> [YOUR ASSIGNMENT]
Of all the entries below, retype only the lines from the one with "export IMPL_port_buffers=63" through the one with "export IMPL_drt_pass1_iterations=4", exactly as they appear.

═════ DATA ═════

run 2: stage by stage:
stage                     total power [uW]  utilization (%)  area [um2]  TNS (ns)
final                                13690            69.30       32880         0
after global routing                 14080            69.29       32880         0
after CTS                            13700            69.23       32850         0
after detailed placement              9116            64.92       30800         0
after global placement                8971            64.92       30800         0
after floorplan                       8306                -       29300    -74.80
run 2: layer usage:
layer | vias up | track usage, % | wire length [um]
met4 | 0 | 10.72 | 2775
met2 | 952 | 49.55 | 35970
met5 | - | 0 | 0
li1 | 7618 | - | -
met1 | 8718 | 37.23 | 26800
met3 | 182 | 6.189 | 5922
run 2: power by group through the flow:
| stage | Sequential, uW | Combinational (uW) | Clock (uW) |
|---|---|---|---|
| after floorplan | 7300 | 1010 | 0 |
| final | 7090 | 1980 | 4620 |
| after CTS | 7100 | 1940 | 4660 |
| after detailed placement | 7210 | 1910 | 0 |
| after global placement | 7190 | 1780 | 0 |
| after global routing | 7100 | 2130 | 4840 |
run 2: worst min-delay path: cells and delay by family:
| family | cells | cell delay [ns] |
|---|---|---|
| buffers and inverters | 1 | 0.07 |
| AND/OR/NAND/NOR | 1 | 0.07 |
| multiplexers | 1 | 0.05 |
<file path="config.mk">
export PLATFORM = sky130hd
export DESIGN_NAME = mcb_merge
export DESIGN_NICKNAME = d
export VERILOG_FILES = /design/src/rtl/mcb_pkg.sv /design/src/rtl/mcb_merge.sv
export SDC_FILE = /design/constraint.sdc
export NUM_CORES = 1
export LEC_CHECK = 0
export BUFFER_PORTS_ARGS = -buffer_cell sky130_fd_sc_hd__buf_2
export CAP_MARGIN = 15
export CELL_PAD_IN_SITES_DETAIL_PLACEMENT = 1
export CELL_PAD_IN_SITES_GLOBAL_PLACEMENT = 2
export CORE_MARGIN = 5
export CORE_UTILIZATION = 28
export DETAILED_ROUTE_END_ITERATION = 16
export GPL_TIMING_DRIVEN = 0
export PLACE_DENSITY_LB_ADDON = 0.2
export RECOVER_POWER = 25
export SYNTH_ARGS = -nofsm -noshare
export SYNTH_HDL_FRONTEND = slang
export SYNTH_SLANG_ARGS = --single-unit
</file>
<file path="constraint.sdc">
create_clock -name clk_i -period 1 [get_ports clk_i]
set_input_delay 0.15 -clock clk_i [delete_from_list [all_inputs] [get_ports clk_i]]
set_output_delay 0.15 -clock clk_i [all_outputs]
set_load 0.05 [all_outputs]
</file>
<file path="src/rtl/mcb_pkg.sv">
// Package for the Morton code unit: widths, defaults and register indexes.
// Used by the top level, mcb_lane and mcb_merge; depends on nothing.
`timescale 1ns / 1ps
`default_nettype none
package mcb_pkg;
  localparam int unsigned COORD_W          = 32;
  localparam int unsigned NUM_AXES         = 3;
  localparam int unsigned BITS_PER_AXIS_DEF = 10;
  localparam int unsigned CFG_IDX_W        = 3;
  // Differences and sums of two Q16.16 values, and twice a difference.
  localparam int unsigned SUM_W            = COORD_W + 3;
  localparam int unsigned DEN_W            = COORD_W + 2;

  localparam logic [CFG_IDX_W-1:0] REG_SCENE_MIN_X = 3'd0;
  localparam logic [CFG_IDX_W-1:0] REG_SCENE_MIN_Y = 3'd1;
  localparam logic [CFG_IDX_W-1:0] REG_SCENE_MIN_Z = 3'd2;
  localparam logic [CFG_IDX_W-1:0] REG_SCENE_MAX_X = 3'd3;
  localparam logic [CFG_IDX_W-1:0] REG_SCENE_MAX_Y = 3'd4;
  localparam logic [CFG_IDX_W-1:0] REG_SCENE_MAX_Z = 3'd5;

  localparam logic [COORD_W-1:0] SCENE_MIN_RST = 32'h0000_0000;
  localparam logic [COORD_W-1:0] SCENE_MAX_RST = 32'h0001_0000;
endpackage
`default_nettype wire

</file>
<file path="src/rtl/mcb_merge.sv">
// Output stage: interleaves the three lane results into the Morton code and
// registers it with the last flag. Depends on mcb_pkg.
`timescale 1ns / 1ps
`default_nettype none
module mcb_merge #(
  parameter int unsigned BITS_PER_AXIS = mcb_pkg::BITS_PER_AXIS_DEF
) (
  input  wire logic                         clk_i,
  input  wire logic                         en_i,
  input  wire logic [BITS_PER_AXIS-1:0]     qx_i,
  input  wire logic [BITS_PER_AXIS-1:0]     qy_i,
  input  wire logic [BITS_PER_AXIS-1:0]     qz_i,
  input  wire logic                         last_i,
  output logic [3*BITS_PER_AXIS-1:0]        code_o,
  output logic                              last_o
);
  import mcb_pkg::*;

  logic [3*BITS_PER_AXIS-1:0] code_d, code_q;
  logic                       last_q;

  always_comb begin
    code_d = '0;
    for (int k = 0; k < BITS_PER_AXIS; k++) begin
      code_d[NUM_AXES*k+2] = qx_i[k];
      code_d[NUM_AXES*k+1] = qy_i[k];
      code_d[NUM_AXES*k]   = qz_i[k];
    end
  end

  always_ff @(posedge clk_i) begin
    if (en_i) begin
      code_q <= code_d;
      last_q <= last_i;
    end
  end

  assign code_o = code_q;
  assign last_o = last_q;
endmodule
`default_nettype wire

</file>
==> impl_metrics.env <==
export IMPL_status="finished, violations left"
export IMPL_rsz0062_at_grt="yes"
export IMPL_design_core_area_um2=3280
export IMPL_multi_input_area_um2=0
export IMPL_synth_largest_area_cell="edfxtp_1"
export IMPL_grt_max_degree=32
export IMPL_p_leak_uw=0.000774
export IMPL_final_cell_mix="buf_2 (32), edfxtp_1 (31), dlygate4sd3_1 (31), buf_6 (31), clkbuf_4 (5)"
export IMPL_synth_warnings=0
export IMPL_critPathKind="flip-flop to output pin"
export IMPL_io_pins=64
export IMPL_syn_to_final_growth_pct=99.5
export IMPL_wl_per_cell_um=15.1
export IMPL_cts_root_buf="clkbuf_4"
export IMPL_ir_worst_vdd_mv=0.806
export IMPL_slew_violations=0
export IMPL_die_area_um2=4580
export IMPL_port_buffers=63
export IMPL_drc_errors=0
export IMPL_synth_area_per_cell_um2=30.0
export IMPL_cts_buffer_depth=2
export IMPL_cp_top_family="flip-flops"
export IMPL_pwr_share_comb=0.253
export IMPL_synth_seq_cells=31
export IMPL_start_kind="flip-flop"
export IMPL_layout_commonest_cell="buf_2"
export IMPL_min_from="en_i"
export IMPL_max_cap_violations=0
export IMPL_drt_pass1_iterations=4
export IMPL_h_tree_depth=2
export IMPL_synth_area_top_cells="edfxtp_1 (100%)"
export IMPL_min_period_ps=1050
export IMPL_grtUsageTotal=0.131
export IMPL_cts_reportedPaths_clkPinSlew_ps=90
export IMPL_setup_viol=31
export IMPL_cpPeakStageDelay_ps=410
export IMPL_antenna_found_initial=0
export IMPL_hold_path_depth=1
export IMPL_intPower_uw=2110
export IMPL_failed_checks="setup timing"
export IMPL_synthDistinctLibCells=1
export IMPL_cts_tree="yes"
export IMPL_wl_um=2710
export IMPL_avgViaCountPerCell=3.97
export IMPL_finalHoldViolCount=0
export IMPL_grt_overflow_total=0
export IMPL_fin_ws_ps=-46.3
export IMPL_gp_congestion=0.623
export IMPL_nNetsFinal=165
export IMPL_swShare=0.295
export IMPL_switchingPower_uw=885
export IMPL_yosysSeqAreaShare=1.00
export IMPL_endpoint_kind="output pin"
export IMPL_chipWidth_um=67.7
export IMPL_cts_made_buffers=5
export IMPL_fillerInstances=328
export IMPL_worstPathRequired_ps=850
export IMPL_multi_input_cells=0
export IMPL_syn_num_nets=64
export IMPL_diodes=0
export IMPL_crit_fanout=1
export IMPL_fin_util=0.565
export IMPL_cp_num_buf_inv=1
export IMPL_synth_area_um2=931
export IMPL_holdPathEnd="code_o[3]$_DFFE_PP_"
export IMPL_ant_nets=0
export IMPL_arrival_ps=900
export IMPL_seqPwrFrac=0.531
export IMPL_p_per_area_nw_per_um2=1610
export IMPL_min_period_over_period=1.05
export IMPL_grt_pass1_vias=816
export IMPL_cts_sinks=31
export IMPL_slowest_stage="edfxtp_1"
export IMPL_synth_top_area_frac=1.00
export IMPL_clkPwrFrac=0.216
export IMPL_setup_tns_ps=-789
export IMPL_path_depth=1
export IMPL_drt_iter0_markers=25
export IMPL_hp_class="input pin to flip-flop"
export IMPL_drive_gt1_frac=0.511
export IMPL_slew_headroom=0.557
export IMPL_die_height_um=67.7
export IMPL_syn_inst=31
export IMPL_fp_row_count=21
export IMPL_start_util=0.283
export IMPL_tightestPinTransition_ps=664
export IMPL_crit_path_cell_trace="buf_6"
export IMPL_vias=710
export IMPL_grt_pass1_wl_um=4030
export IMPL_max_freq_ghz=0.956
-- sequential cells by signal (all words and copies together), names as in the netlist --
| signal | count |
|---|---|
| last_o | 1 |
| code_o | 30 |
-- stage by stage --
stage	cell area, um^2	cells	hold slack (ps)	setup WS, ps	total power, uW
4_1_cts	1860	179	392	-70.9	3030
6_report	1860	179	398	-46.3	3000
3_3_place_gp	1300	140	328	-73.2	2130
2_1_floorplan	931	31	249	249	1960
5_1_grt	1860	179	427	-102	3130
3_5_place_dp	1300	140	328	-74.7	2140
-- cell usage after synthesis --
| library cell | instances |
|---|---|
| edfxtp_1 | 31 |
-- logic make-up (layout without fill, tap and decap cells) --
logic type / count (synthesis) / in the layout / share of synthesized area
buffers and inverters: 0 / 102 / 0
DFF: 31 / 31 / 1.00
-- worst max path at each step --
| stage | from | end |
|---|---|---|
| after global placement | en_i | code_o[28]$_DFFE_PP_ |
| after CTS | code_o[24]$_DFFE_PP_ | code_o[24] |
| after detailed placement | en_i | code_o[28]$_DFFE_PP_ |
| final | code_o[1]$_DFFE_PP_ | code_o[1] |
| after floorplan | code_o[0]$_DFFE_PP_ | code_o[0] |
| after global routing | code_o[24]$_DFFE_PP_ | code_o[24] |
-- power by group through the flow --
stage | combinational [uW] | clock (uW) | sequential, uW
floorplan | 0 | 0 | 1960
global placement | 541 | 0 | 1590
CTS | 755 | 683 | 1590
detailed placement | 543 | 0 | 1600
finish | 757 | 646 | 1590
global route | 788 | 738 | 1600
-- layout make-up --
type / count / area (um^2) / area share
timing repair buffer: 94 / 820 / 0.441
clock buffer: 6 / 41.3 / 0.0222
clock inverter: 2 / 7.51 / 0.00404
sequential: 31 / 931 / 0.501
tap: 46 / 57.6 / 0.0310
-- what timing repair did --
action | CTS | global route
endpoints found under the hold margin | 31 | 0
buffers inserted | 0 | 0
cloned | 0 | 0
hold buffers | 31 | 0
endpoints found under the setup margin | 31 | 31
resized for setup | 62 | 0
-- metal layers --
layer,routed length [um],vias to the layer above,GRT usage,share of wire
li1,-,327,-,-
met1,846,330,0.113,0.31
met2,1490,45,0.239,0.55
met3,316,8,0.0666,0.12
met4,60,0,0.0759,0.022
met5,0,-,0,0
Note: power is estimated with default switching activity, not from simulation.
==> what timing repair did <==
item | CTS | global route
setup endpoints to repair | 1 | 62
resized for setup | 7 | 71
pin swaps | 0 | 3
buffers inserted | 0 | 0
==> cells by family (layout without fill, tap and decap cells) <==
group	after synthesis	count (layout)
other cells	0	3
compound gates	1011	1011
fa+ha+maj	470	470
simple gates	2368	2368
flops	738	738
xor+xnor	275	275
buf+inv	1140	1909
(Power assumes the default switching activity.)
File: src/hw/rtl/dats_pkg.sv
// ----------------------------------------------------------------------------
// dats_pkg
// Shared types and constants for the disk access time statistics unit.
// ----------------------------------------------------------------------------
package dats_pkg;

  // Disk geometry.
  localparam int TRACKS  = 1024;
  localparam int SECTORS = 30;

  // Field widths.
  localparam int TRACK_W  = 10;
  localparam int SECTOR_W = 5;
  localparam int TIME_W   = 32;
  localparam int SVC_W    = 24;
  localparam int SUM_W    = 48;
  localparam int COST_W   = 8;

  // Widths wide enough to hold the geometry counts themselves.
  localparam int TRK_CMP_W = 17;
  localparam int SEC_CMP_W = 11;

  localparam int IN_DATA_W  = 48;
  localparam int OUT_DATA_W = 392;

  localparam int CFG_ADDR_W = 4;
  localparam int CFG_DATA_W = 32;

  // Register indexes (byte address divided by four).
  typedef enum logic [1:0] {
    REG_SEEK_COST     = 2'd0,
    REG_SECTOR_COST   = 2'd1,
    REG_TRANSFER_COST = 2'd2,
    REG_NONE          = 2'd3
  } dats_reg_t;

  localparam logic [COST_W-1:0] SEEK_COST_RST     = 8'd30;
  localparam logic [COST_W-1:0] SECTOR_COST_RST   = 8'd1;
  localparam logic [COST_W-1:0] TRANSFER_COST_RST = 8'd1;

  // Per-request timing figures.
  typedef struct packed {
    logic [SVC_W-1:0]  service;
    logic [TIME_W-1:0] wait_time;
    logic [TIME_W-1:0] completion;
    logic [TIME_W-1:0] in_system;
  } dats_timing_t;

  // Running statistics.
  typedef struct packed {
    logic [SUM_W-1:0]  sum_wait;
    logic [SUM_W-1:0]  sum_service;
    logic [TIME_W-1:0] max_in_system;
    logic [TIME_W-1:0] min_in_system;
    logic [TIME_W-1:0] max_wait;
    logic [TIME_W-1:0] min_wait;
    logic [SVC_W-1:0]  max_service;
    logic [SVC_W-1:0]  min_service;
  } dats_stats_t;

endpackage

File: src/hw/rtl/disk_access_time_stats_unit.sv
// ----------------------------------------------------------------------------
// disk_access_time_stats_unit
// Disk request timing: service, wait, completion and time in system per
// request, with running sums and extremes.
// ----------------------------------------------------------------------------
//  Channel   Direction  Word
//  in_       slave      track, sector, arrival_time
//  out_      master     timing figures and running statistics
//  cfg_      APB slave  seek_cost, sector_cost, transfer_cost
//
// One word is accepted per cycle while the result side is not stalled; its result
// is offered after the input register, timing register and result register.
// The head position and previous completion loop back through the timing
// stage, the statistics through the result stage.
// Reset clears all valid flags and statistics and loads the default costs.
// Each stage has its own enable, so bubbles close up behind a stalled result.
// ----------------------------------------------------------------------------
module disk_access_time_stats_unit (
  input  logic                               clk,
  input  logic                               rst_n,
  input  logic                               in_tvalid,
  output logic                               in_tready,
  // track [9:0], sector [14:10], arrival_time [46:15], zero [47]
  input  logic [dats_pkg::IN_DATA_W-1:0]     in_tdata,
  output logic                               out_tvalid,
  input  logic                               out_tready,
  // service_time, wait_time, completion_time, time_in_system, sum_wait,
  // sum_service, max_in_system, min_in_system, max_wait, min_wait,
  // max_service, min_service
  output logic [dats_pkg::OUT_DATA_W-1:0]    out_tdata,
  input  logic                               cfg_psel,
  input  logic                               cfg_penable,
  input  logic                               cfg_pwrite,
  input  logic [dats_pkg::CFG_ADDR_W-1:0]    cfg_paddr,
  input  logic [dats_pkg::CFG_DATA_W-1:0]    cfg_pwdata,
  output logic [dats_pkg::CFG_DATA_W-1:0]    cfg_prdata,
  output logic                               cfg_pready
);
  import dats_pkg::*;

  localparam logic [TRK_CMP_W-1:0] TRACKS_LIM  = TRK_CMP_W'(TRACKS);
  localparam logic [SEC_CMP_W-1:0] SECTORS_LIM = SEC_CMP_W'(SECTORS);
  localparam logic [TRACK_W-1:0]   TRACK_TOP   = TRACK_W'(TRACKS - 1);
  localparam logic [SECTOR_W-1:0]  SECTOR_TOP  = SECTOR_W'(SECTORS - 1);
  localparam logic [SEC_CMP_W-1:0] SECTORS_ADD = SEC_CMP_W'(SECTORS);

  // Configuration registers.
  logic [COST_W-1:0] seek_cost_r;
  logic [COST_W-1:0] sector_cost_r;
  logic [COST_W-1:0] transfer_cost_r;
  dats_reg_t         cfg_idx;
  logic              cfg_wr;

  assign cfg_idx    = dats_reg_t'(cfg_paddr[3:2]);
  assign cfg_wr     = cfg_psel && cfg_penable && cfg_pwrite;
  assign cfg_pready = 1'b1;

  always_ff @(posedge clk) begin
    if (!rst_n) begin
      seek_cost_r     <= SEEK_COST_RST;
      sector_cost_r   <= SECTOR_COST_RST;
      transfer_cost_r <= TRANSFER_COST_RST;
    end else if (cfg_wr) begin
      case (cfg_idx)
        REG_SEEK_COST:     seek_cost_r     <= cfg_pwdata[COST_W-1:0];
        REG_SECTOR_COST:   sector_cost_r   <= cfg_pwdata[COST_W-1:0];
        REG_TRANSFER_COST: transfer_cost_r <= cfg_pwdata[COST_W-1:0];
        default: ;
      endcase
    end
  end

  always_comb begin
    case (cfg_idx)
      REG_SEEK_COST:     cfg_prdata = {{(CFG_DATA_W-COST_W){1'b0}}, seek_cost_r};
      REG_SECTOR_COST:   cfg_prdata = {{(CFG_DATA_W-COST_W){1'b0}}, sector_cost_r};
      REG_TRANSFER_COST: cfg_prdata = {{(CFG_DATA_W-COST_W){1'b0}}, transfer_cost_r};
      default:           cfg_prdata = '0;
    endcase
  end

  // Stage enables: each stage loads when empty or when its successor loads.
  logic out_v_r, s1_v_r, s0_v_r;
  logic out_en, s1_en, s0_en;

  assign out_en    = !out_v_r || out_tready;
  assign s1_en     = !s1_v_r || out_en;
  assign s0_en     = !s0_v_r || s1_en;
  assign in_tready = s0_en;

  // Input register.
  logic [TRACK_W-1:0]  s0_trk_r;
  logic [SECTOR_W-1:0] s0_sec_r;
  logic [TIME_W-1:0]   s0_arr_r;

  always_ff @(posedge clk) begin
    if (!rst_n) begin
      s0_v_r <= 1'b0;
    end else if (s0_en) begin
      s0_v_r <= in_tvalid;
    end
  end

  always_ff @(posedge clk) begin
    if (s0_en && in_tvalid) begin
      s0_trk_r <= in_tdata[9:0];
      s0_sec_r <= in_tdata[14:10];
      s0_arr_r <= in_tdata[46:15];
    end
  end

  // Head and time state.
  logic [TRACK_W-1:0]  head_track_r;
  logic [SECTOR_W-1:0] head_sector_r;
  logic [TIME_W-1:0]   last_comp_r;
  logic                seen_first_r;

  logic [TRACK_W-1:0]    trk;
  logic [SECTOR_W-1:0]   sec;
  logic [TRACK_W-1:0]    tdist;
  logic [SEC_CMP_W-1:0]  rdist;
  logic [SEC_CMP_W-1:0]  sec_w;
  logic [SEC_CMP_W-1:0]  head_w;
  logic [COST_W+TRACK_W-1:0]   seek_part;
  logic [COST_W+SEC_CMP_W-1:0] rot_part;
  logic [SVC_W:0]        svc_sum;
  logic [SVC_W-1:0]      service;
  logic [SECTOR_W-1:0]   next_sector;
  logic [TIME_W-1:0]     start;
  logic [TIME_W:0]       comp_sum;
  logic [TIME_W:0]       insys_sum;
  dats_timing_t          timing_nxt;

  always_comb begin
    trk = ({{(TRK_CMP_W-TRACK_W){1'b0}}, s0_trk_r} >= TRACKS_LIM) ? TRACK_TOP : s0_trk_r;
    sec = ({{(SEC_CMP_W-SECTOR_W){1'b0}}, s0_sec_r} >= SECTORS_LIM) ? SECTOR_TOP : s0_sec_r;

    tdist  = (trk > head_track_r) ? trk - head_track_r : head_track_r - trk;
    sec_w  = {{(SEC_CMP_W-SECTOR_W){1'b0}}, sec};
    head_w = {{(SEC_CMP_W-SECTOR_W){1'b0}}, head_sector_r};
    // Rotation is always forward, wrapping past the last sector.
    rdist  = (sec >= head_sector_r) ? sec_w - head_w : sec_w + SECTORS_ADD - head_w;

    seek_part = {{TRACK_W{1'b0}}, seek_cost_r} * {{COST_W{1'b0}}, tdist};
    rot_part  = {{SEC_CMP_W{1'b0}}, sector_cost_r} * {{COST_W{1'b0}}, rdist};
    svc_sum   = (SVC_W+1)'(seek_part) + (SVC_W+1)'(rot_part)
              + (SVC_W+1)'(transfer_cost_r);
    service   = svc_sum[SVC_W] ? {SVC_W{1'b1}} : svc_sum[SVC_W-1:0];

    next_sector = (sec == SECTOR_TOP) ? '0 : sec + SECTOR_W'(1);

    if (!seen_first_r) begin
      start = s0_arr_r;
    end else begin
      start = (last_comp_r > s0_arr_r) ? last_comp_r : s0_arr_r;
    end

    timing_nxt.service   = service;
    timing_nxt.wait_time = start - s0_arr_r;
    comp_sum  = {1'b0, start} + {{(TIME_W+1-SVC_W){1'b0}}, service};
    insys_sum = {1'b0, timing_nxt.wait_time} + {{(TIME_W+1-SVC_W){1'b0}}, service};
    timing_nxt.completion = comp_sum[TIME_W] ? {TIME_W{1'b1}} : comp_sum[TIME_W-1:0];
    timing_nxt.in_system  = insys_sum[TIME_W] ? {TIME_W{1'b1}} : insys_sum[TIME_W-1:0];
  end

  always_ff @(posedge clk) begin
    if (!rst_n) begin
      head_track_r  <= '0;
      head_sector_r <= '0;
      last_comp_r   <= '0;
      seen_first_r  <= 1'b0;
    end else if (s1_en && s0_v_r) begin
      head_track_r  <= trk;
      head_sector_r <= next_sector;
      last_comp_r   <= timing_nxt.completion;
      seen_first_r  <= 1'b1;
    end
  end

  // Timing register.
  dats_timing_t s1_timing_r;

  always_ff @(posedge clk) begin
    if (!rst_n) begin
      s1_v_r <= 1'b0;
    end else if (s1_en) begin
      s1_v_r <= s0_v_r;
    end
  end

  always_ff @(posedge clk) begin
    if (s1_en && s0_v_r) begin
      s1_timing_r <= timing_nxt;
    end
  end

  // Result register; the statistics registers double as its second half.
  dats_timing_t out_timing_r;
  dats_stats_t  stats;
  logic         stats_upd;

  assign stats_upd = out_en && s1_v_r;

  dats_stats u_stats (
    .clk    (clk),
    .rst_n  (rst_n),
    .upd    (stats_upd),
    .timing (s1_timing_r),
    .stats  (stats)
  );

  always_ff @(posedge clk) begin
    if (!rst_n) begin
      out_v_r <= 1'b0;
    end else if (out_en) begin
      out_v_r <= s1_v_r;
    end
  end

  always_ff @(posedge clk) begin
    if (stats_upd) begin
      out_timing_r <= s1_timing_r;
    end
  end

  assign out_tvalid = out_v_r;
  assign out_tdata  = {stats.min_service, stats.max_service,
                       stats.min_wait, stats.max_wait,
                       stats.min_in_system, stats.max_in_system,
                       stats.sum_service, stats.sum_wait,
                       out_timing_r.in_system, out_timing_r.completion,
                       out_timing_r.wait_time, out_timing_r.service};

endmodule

═════

> [REPLY]
export IMPL_port_buffers=63
export IMPL_drc_errors=0
export IMPL_synth_area_per_cell_um2=30.0
export IMPL_cts_buffer_depth=2
export IMPL_cp_top_family="flip-flops"
export IMPL_pwr_share_comb=0.253
export IMPL_synth_seq_cells=31
export IMPL_start_kind="flip-flop"
export IMPL_layout_commonest_cell="buf_2"
export IMPL_min_from="en_i"
export IMPL_max_cap_violations=0
export IMPL_drt_pass1_iterations=4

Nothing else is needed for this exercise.